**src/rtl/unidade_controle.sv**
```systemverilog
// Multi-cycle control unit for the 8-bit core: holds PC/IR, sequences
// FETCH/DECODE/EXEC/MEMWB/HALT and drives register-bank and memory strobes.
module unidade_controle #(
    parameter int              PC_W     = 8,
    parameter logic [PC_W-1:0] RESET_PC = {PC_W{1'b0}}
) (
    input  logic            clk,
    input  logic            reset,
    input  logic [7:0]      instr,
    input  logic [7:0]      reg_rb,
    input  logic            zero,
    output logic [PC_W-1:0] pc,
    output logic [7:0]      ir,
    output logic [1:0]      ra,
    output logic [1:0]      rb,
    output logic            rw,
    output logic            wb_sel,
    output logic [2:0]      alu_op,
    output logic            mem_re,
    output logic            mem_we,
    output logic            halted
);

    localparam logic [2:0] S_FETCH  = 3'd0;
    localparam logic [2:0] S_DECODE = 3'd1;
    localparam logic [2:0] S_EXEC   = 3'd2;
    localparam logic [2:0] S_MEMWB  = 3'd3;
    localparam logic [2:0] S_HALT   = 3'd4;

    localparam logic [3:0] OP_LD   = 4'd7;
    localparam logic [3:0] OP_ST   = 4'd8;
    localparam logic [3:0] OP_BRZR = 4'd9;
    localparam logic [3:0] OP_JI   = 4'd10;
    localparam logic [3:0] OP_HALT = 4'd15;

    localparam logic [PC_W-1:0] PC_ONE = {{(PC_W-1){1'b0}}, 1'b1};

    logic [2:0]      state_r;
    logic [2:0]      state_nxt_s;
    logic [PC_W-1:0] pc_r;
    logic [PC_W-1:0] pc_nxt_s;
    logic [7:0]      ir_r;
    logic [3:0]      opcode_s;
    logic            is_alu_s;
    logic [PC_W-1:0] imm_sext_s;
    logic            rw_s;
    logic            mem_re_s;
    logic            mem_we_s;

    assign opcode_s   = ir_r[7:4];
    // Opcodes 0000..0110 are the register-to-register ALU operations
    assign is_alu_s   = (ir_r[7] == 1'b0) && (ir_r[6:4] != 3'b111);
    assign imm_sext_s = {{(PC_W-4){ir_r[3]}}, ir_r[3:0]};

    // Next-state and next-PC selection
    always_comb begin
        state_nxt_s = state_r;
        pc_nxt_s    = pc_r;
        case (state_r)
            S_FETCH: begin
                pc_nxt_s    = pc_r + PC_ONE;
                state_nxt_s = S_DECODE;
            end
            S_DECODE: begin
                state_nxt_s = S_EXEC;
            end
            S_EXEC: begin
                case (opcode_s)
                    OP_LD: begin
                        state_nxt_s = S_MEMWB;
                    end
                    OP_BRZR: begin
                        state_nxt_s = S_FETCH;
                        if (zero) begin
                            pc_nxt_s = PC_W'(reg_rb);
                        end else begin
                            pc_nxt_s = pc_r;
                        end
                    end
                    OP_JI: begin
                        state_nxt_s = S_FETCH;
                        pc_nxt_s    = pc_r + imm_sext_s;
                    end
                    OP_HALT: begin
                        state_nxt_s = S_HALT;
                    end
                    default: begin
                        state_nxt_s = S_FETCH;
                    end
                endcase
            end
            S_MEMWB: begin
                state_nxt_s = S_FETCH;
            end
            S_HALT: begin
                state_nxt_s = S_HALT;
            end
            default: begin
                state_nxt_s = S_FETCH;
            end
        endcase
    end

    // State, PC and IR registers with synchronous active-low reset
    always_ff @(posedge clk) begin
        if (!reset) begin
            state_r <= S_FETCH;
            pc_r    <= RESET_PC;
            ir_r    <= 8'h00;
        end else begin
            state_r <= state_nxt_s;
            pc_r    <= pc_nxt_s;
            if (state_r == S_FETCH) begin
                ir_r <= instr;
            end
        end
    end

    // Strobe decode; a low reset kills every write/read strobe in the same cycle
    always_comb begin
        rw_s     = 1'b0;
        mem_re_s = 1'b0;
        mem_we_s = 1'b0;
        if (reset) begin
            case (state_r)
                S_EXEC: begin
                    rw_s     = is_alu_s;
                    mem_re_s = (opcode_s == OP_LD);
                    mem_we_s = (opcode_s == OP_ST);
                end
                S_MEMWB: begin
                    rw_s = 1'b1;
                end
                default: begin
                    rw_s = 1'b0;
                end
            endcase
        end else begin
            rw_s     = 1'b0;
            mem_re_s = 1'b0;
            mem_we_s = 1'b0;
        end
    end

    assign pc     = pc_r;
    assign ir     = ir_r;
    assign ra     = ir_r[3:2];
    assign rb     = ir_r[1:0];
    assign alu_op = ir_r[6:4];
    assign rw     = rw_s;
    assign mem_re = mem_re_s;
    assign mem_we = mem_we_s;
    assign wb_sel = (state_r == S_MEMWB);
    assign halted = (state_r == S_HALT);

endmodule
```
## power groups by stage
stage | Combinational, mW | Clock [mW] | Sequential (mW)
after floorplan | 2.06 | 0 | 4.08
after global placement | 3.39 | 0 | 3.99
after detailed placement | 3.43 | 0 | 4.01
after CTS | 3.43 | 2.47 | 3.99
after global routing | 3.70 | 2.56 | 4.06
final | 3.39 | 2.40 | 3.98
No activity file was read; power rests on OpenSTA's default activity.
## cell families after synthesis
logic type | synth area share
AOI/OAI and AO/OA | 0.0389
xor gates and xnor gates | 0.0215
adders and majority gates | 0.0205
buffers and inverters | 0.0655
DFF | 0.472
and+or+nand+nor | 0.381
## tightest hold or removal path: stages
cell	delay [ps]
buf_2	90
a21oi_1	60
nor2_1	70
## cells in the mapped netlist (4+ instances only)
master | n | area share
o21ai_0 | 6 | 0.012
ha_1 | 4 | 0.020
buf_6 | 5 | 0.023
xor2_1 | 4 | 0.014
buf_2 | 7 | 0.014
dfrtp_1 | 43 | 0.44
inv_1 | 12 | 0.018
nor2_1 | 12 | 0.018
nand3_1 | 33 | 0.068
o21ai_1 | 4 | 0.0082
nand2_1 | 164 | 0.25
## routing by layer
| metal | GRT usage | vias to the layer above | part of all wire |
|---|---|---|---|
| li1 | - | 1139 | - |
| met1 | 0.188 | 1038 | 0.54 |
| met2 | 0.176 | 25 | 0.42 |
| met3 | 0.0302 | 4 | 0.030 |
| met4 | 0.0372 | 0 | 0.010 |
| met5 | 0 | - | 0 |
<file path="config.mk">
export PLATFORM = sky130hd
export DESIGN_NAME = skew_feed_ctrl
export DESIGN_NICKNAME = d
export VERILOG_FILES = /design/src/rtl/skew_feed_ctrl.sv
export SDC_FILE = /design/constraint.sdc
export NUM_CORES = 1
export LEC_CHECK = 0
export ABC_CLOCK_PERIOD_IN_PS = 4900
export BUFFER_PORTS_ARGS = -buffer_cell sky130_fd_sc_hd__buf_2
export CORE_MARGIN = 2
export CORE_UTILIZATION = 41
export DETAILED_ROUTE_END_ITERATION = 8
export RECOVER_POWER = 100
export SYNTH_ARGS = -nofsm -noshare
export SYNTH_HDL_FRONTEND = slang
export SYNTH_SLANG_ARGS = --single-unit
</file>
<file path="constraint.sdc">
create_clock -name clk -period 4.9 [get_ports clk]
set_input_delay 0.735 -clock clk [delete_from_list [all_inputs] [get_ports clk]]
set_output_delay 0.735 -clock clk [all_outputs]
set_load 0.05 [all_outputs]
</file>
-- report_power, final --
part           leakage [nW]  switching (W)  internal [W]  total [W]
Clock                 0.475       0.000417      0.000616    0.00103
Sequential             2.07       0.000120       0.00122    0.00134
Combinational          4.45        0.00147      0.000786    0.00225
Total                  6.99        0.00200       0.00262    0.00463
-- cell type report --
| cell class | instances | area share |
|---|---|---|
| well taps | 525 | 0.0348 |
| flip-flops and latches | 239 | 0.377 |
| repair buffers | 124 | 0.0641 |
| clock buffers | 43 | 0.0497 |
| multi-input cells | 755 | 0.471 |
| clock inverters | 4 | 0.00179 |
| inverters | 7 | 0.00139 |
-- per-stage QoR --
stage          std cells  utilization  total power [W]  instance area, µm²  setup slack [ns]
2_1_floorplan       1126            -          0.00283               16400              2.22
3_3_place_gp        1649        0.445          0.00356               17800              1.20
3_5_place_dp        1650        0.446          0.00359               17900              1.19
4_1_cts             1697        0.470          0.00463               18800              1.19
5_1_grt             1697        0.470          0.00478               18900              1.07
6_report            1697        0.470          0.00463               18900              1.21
------------------------------------
__THE TASK__.
Find "## power groups by stage" in the entries above and copy that whole line exactly, then each line after it through the line that contains "nand2_1 | 164 | 0.25".

__RESULT OF THIS EXERCISE__.
## power groups by stage
stage | Combinational, mW | Clock [mW] | Sequential (mW)
after floorplan | 2.06 | 0 | 4.08
after global placement | 3.39 | 0 | 3.99
after detailed placement | 3.43 | 0 | 4.01
after CTS | 3.43 | 2.47 | 3.99
after global routing | 3.70 | 2.56 | 4.06
final | 3.39 | 2.40 | 3.98
No activity file was read; power rests on OpenSTA's default activity.
## cell families after synthesis
logic type | synth area share
AOI/OAI and AO/OA | 0.0389
xor gates and xnor gates | 0.0215
adders and majority gates | 0.0205
buffers and inverters | 0.0655
DFF | 0.472
and+or+nand+nor | 0.381
## tightest hold or removal path: stages
cell	delay [ps]
buf_2	90
a21oi_1	60
nor2_1	70
## cells in the mapped netlist (4+ instances only)
master | n | area share
o21ai_0 | 6 | 0.012
ha_1 | 4 | 0.020
buf_6 | 5 | 0.023
xor2_1 | 4 | 0.014
buf_2 | 7 | 0.014
dfrtp_1 | 43 | 0.44
inv_1 | 12 | 0.018
nor2_1 | 12 | 0.018
nand3_1 | 33 | 0.068
o21ai_1 | 4 | 0.0082
nand2_1 | 164 | 0.25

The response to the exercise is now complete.